[Dataset entries]
──────────

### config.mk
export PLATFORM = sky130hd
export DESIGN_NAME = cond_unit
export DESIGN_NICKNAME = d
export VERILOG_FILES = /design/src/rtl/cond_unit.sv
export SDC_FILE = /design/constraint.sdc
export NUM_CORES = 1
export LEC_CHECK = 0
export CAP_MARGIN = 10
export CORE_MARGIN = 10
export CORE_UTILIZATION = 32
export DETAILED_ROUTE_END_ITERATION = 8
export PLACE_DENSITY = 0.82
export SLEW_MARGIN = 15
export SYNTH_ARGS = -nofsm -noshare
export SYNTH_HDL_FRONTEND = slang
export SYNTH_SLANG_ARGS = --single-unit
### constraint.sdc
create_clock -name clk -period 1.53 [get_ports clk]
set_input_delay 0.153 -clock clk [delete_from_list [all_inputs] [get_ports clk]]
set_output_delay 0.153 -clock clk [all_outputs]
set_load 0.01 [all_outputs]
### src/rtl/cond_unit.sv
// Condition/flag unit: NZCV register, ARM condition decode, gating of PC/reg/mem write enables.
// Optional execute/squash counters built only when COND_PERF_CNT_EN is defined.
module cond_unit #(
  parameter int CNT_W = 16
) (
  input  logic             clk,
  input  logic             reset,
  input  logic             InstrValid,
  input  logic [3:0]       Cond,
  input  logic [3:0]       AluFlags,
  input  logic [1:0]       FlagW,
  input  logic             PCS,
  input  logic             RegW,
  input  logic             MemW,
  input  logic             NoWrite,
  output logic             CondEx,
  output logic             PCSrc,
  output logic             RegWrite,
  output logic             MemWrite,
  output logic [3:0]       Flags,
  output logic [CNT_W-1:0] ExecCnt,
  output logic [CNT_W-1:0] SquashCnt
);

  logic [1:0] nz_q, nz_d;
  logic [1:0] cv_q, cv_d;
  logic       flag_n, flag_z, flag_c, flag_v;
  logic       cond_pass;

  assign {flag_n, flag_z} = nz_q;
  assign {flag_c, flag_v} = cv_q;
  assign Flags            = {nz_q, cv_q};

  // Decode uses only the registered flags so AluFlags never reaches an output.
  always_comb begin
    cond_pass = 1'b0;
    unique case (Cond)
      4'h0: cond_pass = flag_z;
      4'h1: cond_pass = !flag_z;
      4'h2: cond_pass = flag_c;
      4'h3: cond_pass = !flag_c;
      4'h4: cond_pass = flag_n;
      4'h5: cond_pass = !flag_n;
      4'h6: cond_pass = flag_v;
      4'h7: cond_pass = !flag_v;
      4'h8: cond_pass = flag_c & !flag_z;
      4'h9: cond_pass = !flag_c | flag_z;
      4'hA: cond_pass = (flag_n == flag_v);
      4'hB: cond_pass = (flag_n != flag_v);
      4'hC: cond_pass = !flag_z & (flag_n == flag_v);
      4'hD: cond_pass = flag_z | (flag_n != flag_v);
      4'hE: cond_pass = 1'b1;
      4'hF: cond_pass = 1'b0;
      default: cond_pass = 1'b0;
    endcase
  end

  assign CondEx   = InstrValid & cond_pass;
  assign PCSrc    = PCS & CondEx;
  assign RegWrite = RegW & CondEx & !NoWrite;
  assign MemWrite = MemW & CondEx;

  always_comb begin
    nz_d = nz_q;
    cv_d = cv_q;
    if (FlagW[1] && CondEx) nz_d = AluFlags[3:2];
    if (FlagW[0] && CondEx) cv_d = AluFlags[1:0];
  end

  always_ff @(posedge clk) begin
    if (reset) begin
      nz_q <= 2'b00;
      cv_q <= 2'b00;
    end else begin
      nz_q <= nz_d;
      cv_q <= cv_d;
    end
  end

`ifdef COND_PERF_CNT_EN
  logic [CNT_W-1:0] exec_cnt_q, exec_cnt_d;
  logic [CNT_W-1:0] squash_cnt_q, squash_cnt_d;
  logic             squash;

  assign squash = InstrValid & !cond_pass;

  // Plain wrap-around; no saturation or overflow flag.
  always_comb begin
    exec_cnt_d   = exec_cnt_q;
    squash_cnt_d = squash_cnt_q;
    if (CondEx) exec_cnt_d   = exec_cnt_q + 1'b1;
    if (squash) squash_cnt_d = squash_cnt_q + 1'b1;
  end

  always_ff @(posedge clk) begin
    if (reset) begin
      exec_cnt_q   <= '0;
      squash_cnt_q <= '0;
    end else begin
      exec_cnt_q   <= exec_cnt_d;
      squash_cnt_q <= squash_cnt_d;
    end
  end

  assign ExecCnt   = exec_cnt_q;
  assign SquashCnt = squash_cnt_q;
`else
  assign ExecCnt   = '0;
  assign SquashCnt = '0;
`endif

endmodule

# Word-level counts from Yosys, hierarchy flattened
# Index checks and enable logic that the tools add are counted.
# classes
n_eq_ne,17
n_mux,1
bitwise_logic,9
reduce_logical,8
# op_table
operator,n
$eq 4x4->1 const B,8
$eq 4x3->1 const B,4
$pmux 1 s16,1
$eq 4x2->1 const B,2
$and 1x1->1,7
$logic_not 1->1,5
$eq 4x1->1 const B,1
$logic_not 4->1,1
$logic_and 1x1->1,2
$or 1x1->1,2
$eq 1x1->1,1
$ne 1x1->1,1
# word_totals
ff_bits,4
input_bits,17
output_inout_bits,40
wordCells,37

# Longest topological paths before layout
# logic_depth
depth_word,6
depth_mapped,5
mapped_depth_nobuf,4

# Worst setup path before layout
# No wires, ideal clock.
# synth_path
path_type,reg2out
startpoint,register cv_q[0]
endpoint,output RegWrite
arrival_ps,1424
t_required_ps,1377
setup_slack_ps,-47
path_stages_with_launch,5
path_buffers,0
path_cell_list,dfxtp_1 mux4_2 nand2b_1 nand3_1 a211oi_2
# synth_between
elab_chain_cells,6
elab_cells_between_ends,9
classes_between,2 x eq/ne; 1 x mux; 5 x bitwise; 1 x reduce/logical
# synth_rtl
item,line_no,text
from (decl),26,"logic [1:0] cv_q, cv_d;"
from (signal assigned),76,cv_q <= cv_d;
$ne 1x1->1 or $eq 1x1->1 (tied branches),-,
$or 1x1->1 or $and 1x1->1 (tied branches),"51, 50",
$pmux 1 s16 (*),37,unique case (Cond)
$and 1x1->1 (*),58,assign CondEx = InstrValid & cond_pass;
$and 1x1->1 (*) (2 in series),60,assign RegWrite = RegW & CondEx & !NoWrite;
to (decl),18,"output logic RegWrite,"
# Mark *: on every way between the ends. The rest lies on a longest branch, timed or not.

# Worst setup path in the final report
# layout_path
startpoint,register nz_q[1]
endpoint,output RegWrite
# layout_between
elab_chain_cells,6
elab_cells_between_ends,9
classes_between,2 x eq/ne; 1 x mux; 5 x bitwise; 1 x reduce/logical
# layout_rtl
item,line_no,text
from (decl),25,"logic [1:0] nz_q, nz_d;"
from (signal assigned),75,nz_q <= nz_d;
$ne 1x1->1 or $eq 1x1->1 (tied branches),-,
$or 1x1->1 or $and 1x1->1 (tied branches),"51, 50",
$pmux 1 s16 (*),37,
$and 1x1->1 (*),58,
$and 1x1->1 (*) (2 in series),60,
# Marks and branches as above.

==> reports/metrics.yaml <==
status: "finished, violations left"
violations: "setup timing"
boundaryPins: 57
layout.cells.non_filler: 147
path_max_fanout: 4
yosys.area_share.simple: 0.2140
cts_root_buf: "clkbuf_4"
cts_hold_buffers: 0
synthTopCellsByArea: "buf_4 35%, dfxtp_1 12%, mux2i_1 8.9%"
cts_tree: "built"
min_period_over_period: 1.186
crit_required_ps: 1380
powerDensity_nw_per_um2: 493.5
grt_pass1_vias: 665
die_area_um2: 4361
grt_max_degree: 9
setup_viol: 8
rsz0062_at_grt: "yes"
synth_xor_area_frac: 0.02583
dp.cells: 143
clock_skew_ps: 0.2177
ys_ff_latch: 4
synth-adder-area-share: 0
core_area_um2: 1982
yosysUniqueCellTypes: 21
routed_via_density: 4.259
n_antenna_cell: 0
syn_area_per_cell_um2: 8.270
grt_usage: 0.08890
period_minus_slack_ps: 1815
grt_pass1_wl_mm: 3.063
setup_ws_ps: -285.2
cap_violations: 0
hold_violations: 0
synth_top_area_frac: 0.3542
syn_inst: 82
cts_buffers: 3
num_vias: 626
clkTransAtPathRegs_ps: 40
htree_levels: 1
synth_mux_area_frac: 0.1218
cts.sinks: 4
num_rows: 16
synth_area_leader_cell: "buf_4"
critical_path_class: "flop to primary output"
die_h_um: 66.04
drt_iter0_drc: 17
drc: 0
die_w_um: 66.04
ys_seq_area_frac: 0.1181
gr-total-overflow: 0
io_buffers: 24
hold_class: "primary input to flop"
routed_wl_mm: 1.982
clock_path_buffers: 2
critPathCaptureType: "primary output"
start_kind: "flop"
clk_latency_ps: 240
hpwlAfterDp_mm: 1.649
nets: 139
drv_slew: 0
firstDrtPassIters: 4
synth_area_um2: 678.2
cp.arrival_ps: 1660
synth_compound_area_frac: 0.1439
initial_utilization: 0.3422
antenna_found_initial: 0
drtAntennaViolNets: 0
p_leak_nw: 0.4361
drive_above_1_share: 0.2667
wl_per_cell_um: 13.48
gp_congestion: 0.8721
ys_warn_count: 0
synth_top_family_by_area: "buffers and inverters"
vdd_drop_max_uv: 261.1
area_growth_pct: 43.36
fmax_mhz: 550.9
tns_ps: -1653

──────────

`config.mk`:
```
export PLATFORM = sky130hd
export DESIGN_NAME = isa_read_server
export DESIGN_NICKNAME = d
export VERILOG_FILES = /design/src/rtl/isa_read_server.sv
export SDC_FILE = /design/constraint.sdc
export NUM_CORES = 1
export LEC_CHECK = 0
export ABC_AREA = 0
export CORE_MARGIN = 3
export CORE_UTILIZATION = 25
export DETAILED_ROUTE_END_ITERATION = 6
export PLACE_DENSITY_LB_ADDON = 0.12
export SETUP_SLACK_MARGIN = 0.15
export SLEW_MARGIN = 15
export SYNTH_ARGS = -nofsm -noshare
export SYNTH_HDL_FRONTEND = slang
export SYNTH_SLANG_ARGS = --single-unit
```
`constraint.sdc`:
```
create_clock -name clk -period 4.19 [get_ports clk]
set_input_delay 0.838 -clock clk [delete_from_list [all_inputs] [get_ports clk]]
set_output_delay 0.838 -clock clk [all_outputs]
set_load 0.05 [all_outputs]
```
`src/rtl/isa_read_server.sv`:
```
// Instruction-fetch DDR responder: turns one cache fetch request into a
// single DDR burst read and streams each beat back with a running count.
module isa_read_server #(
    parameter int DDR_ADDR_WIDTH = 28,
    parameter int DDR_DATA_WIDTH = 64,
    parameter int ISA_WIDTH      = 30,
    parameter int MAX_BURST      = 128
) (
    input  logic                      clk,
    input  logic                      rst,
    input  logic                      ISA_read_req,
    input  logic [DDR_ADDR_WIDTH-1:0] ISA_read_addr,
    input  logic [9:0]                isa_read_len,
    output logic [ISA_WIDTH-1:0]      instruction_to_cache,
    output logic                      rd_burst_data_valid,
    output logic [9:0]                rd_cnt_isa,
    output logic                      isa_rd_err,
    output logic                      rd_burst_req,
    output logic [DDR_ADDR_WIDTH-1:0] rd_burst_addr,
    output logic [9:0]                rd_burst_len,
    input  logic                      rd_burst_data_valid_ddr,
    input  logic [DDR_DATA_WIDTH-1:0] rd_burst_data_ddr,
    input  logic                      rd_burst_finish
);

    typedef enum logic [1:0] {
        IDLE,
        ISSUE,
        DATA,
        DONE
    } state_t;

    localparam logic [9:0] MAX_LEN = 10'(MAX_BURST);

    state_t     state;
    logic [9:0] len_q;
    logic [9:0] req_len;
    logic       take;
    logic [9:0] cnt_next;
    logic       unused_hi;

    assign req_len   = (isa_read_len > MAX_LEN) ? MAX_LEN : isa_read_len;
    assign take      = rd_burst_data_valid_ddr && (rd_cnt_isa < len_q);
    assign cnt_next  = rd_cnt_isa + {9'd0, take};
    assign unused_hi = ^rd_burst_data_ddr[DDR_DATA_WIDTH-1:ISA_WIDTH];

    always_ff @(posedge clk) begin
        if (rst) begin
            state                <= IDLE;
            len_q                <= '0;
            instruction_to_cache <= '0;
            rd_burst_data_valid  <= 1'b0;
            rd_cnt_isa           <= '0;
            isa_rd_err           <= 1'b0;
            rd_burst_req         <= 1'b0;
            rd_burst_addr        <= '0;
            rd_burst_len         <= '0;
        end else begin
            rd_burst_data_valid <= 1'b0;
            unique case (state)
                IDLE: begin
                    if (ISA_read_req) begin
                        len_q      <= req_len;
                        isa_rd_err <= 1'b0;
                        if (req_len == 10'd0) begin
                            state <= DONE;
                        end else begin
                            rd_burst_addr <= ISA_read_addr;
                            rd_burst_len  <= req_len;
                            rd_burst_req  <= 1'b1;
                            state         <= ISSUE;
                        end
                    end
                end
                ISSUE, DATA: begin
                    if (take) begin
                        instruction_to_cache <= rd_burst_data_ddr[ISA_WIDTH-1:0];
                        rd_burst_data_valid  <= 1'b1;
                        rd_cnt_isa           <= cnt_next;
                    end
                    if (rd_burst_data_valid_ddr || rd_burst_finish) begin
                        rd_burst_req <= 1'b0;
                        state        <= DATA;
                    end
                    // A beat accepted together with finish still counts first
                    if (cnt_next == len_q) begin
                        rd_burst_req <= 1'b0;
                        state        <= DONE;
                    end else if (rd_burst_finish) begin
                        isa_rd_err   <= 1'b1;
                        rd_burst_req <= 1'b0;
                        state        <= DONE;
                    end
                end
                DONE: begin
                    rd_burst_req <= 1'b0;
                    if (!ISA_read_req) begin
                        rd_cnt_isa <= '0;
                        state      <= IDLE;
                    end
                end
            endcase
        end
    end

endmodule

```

──────────

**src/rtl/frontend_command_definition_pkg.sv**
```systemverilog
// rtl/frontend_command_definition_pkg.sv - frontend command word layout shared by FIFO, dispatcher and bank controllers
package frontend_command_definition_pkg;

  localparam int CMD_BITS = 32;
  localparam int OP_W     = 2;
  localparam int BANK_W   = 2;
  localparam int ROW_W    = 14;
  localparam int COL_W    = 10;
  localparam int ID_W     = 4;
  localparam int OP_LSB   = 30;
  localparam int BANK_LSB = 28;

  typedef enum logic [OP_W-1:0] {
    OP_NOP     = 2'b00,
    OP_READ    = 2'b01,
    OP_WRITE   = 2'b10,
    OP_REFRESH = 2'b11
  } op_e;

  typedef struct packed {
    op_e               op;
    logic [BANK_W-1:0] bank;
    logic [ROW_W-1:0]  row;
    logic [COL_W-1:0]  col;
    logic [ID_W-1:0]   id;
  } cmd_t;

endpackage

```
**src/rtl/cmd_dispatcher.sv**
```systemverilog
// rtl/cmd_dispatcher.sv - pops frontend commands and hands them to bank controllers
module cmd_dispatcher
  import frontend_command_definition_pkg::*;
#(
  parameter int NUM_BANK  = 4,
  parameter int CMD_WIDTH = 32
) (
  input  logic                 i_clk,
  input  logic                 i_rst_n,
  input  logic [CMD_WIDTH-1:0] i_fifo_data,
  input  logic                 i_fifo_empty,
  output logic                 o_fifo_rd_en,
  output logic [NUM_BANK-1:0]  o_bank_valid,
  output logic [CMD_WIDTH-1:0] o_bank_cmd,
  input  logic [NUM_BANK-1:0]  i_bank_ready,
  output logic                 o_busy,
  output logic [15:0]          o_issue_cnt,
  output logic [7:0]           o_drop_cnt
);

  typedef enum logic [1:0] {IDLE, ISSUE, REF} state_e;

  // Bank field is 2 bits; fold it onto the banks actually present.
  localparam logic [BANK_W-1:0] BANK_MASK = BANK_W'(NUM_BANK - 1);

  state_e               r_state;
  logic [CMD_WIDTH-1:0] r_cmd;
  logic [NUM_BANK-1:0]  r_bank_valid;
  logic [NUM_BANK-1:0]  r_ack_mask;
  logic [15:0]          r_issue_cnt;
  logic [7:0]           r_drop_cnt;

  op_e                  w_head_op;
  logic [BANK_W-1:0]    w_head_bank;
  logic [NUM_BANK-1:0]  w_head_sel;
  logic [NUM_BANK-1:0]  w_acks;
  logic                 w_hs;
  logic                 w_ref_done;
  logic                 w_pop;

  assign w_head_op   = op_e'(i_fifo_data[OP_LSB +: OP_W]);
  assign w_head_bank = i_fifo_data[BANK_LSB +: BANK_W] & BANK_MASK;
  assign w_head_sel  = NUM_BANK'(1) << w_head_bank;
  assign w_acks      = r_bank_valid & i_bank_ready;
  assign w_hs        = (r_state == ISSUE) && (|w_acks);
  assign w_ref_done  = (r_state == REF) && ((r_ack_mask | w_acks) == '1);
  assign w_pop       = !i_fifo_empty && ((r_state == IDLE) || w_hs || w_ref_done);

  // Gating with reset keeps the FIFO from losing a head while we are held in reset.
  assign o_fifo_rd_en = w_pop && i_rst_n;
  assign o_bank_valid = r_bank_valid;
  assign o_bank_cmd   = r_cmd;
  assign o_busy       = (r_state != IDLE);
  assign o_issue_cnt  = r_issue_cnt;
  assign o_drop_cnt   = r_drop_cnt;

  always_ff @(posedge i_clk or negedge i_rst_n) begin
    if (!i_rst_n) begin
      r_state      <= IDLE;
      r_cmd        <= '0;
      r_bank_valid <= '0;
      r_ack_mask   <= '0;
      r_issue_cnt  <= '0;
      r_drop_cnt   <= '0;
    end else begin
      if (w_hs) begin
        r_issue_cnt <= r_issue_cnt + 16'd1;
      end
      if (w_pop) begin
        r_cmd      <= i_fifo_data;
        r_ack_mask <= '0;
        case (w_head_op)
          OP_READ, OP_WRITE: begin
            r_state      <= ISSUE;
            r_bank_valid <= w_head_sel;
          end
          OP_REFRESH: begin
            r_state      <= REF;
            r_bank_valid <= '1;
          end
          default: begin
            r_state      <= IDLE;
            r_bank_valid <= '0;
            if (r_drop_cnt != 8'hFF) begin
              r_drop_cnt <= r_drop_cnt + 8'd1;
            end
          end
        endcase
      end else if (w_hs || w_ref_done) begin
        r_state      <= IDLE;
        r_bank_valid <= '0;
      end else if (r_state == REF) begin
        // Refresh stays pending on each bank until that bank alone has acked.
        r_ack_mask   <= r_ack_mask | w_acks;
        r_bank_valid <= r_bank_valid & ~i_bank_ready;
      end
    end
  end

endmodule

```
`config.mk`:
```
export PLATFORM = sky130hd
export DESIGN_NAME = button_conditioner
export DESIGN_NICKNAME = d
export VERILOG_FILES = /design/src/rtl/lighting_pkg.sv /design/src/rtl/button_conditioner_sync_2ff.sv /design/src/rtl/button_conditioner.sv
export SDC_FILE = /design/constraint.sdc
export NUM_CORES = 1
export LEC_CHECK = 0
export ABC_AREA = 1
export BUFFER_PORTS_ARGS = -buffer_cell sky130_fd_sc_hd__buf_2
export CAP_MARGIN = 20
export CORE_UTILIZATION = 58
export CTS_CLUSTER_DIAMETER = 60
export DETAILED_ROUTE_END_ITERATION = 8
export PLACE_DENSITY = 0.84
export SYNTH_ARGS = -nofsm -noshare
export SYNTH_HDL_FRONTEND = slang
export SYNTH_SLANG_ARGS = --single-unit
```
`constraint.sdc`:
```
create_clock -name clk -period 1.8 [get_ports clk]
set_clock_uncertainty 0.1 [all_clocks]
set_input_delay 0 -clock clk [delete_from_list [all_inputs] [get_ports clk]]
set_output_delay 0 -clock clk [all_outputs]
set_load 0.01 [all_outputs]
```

──────────

* TASK INSTRUCTIONS
Copy out each line of the entries that holds "startpoint".

* SOLUTION TO THE PROBLEM
startpoint,register cv_q[0]
startpoint,register nz_q[1]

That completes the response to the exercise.